Ver (y tocar) es amar, y lo demás es literatura. “Contar la historia en verso de alguna manera posibilita no tener que contarla toda –dice Sánchez Ruiz-. Poder contar también en los espacios en blanco, en lo que no está escrito o en la distancia entre los poemas. Estos últimos son fragmentos o instantes de esas historias. De alguna manera, los poemas como retazos o momentos son el trabajo del enamorado, como decía Roland Barthes en Fragmentos de un discurso amoroso”. La tarea del enamorado se activa con la ausencia del otro, como sugiere el epígrafe de El mal amor, de José Sbarra: “Me encerré a escribir.
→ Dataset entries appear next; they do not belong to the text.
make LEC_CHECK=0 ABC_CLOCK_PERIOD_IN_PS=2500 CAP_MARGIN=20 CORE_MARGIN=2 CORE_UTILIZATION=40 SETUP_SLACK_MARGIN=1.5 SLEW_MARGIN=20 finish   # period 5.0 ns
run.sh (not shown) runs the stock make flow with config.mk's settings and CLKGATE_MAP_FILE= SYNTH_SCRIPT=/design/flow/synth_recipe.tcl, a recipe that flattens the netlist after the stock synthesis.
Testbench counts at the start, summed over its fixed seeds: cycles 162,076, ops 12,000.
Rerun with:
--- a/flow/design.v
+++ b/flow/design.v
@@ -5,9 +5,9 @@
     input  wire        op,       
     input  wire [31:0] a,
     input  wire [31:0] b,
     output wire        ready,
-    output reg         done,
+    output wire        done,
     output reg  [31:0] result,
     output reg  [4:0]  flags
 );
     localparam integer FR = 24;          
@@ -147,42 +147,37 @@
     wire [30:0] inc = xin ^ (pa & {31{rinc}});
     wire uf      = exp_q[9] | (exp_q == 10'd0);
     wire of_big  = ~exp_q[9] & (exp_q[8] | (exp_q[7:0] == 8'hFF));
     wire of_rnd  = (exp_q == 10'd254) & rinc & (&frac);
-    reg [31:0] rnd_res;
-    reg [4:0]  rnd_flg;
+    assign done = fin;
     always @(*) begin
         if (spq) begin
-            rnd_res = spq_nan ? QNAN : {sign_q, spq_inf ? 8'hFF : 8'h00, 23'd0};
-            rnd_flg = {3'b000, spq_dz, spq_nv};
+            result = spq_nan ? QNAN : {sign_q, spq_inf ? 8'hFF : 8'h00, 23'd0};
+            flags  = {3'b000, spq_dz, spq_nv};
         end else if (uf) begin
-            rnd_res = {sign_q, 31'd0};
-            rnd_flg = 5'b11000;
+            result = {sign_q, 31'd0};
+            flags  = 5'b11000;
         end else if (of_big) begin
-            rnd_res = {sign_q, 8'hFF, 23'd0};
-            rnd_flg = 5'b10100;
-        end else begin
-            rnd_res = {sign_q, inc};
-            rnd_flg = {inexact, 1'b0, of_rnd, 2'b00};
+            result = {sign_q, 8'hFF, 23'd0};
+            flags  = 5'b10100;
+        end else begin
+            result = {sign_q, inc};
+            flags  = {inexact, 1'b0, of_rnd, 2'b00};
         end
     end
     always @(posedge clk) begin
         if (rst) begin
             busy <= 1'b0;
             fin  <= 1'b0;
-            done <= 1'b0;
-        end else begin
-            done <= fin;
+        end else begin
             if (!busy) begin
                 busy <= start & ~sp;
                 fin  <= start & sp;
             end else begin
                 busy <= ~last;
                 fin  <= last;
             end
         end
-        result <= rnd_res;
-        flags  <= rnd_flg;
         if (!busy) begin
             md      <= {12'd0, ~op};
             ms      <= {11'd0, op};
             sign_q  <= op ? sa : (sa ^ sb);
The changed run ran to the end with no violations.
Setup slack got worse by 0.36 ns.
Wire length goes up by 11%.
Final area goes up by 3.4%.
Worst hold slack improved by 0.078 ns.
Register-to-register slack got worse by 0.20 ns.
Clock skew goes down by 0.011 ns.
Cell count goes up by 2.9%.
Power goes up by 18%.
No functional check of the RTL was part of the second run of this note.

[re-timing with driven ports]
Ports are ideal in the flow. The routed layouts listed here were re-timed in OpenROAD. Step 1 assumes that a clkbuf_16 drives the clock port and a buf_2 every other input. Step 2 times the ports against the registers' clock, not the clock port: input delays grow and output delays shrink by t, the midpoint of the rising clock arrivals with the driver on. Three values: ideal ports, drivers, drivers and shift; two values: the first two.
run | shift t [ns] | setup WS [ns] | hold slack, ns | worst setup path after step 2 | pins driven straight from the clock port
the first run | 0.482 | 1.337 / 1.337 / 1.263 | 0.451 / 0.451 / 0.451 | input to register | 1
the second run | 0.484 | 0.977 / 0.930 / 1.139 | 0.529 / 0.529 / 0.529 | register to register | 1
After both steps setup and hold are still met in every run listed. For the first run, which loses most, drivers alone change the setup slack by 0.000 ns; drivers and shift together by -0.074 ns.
Esa fue mi manera de esperarte”.

La espera declina como la luz del día. “Cuando no venís/ tu silencio cubre de un golpe/ las cosas de las casa”, se lee el octavo acto de este drama –todavía juvenil- del desencuentro. El amado es menos lírico que el que ama en Ojalá lo hubieras visto; se expresa con frases hechas, excusas, mensajes de texto o audio, fotos que viajan por celular, hasta que, con “un mensaje redondo”, arroja la bomba que pone fin al romance. El largo poema se construye desde esa “zona de impacto”.

La luz enlaza una serie con otra. Mientras en la primera la “luz fecunda” del sol cubre las plantas y la pena del que ha sido abandonado ¡por mensaje de celular!, en la segunda circula a través de los rayos, brillos, chispas e intermitencias que provoca el acercamiento entre dos hombres durante una fiesta nocturna: “¿por qué me siento de pronto/ un niño intrépido/ encandilado por la luz?”. “En ‘Solo la luz que se desliza’, los poemas intentan ser flashes de una fiesta, desde la ilusión de la preparación del encuentro, y del encuentro propiamente dicho, hasta el final fallido cuando comienza a amanecer –indica el autor-. Una vez más, el desencuentro y el otro que elige dejar de estar”. En los poemas de su libro anterior, La flecha dorada (Alción, 2018), Sánchez Ruiz –que también es psicólogo- indagaba en otros episodios eróticos con hombres en tránsito por distintos lugares del mundo. Cupido baja y sube, con alas y sin pasaporte, del Olimpo al mundo.